O nich będzie głośno: Valon Berisha


4 października 2012 O nich będzie głośno: Valon Berisha

Są piłkarze, o których istnieniu byśmy nie wiedzieli, gdyby nie trafili oni do Anglii, Hiszpanii, Niemiec, Włoch czy Francji. Piłkarze, którzy czarują kibiców w takim stopniu, że po udanym dryblingu czy strzale fani przez chwilę znajdują się w fazie zawieszenia, dziwnie wyłupiają oczy i rozszerzają usta. Takie czary potrafi czynić bliżej nieznany norweski zawodnik – Valon Berisha.
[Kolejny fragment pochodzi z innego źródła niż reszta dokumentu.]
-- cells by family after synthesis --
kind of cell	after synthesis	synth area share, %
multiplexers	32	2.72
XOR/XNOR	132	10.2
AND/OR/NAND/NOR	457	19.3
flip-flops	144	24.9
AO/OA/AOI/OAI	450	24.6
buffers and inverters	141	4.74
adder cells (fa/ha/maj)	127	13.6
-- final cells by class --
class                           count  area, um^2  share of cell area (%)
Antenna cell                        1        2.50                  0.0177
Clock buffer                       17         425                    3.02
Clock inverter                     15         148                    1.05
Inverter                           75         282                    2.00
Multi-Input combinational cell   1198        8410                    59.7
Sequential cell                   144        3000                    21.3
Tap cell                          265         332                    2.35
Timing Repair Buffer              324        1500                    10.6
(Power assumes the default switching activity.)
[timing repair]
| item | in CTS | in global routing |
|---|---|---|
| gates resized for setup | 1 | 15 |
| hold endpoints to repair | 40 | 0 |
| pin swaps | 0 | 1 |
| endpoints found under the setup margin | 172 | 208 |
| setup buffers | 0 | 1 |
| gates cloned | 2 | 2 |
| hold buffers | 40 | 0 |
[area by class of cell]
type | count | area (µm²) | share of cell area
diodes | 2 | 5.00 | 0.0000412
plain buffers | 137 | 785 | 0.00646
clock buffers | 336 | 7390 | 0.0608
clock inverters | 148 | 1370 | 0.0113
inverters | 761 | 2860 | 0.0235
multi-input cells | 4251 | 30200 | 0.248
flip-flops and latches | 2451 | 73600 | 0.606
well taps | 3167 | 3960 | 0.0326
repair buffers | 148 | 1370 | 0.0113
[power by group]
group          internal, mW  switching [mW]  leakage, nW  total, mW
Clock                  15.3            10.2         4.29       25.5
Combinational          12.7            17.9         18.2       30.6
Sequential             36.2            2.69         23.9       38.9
$ cat src/design/qrr_pkg.sv
// ----------------------------------------------------------------------------
// qrr_pkg
// Shared widths, status codes and stage record types for the quadratic
// real-roots solver.
// ----------------------------------------------------------------------------
package qrr_pkg;

    localparam int COEF_W   = 16;
    localparam int ROOT_W   = 32;
    localparam int STAT_W   = 2;
    // discriminant B*B - 4*A*C fits in 34 signed bits
    localparam int DISC_W   = 34;
    // radicand D << 30, unsigned, below 2^63
    localparam int RAD_W    = 64;
    localparam int SQRT_W   = 32;
    // numerator -B*2^15 +- s, with s < 2^32
    localparam int NUM_W    = 36;
    localparam int DIV_W    = 16;
    localparam int QUO_W    = 36;
    localparam int SQRT_STEPS = SQRT_W;
    localparam int DIV_STEPS  = NUM_W;

    typedef enum logic [STAT_W-1:0] {
        ST_OK       = 2'd0,
        ST_NEG_DISC = 2'd1,
        ST_A_ZERO   = 2'd2,
        ST_SAT      = 2'd3
    } status_t;

    typedef struct packed {
        logic signed [COEF_W-1:0] coef_a;
        logic signed [COEF_W-1:0] coef_b;
        logic signed [COEF_W-1:0] coef_c;
    } coef_t;

    typedef struct packed {
        logic signed [ROOT_W-1:0] root_plus;
        logic signed [ROOT_W-1:0] root_minus;
        logic [STAT_W-1:0]        status;
    } result_t;

    // per-item side data that travels alongside the square-root stages
    typedef struct packed {
        status_t                  status;
        logic signed [COEF_W:0]   coef_b;
        logic signed [COEF_W-1:0] coef_a;
    } side_t;

endpackage

$ cat src/design/qrr_sqrt.sv
// ----------------------------------------------------------------------------
// qrr_sqrt
// Pipelined restoring integer square root: one result bit per stage, with a
// remainder-zero flag for the exact-square test.
// ----------------------------------------------------------------------------
module qrr_sqrt
    import qrr_pkg::*;
(
    input  logic                clk,
    input  logic                rst_n,
    input  logic                en,
    input  logic                in_valid,
    input  logic [RAD_W-1:0]    rad,
    input  qrr_pkg::side_t      in_side,
    output logic                out_valid,
    output logic [SQRT_W-1:0]   root,
    output logic                exact,
    output qrr_pkg::side_t      out_side
);
    logic [SQRT_STEPS:0]          v_reg;
    logic [RAD_W-1:0]             rad_reg  [SQRT_STEPS+1];
    logic [SQRT_W+1:0]            rem_reg  [SQRT_STEPS+1];
    logic [SQRT_W-1:0]            q_reg    [SQRT_STEPS+1];
    side_t                        side_reg [SQRT_STEPS+1];

    always_comb
    begin
        v_reg[0]    = in_valid;
        rad_reg[0]  = rad;
        rem_reg[0]  = '0;
        q_reg[0]    = '0;
        side_reg[0] = in_side;
    end

    for (genvar i = 0; i < SQRT_STEPS; i++)
    begin : g_step
        logic [SQRT_W+1:0] trial;
        logic [SQRT_W+1:0] cur;
        logic [SQRT_W+1:0] rem_next;
        logic [SQRT_W-1:0] q_next;

        always_comb
        begin
            // bring down the next two radicand bits
            cur   = {rem_reg[i][SQRT_W-1:0], rad_reg[i][RAD_W-1 -: 2]};
            trial = {q_reg[i], 2'b01};
            if (cur >= trial)
            begin
                rem_next = cur - trial;
                q_next   = {q_reg[i][SQRT_W-2:0], 1'b1};
            end
            else
            begin
                rem_next = cur;
                q_next   = {q_reg[i][SQRT_W-2:0], 1'b0};
            end
        end

        always_ff @(posedge clk or negedge rst_n)
        begin
            if (!rst_n)
            begin
                v_reg[i+1] <= 1'b0;
            end
            else if (en)
            begin
                v_reg[i+1] <= v_reg[i];
            end
        end

        always_ff @(posedge clk)
        begin
            if (en)
            begin
                rad_reg[i+1]  <= {rad_reg[i][RAD_W-3:0], 2'b00};
                rem_reg[i+1]  <= rem_next;
                q_reg[i+1]    <= q_next;
                side_reg[i+1] <= side_reg[i];
            end
        end
    end

    assign out_valid = v_reg[SQRT_STEPS];
    assign root      = q_reg[SQRT_STEPS];
    assign exact     = (rem_reg[SQRT_STEPS] == '0);
    assign out_side  = side_reg[SQRT_STEPS];
endmodule

$ cat config.mk
export PLATFORM = sky130hd
export DESIGN_NAME = qrr_sqrt
export DESIGN_NICKNAME = d
export VERILOG_FILES = /design/src/design/qrr_pkg.sv /design/src/design/qrr_sqrt.sv
export SDC_FILE = /design/constraint.sdc
export NUM_CORES = 2
export LEC_CHECK = 0
export BUFFER_PORTS_ARGS = -buffer_cell sky130_fd_sc_hd__buf_2
export CAP_MARGIN = 10
export CORE_ASPECT_RATIO = 1.1
export CORE_MARGIN = 10
export CORE_UTILIZATION = 50
export CTS_CLUSTER_DIAMETER = 60
export DETAILED_ROUTE_END_ITERATION = 10
export PLACE_DENSITY = 0.74
export SETUP_SLACK_MARGIN = 0.02
export SYNTH_ARGS = -nofsm -noshare
export SYNTH_HDL_FRONTEND = slang
export SYNTH_SLANG_ARGS = --single-unit
$ cat constraint.sdc
create_clock -name clk -period 5 [get_ports clk]
set_input_delay 1 -clock clk [delete_from_list [all_inputs] [get_ports clk]]
set_output_delay 1 -clock clk [all_outputs]
set_load 0.01 [all_outputs]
Udostępnij na Udostępnij na

Skąd on się urwał? Przecież nazwisko nie wskazuje na norweskie korzenie. I rzeczywiście, jeżeli zagłębimy się w historię Berishy, odnajdziemy informacje, że jego rodzina pochodzi z Kosowa. Co ciekawe, Valon Berisha nie urodził się w Norwegii, ale w Szwecji, dokąd jego rodzice wyemigrowali w czasie wojny domowej w Jugosławii. To właśnie w szwedzkim Malmo 7 lutego 1993 roku Berisha przyszedł na świat. Kilka lat później emigranci z Kosowa zdecydowali się na przeprowadzkę do Norwegii. Tam młody chłopiec szybko odnalazł swoją pasję, którą była piłka nożna. Zatopił się w niej tak głęboko, że już kiedy miał siedem lat, mówiono, że jest w nim coś wyjątkowego.

Valon Berisha
Valon Berisha (fot. Football.no)

Pierwsze lekcje futbolu bohater niniejszego tekstu pobierał w Egersunds IK. Szybko wpadł w oko brytyjskim skautom, którzy przeczesywali norweski rynek w poszukiwaniu piłkarskich diamentów. Młody zawodnik skorzystał z zaproszenia na treningi z Chelsea Londyn, w krótkim czasie zaproszono go również do Manchesteru City i Aston Villi Birmingham. Berisha nie skorzystał z oferty podpisania kontraktu z żadnym z tych klubów, motywując swoją decyzję chęcią pozostania w ojczystym kraju. W wieku 15 lat utalentowany pomocnik zaliczył pierwszy występ w trzecioligowej wówczas drużynie. Wystarczyło niewiele ponad 12 miesięcy, by jego potencjał zauważono w pobliskim Stavanger. W marcu 2009 roku przygoda Valona z Egersunds dobiegła końca zamknęła się na 33 meczach i 11 golach, co jak na tak młodego piłkarza jest naprawdę dobrym wynikiem. W momencie przejścia do Viking Stavanger przed Berishą otworzyły się nowe perspektywy.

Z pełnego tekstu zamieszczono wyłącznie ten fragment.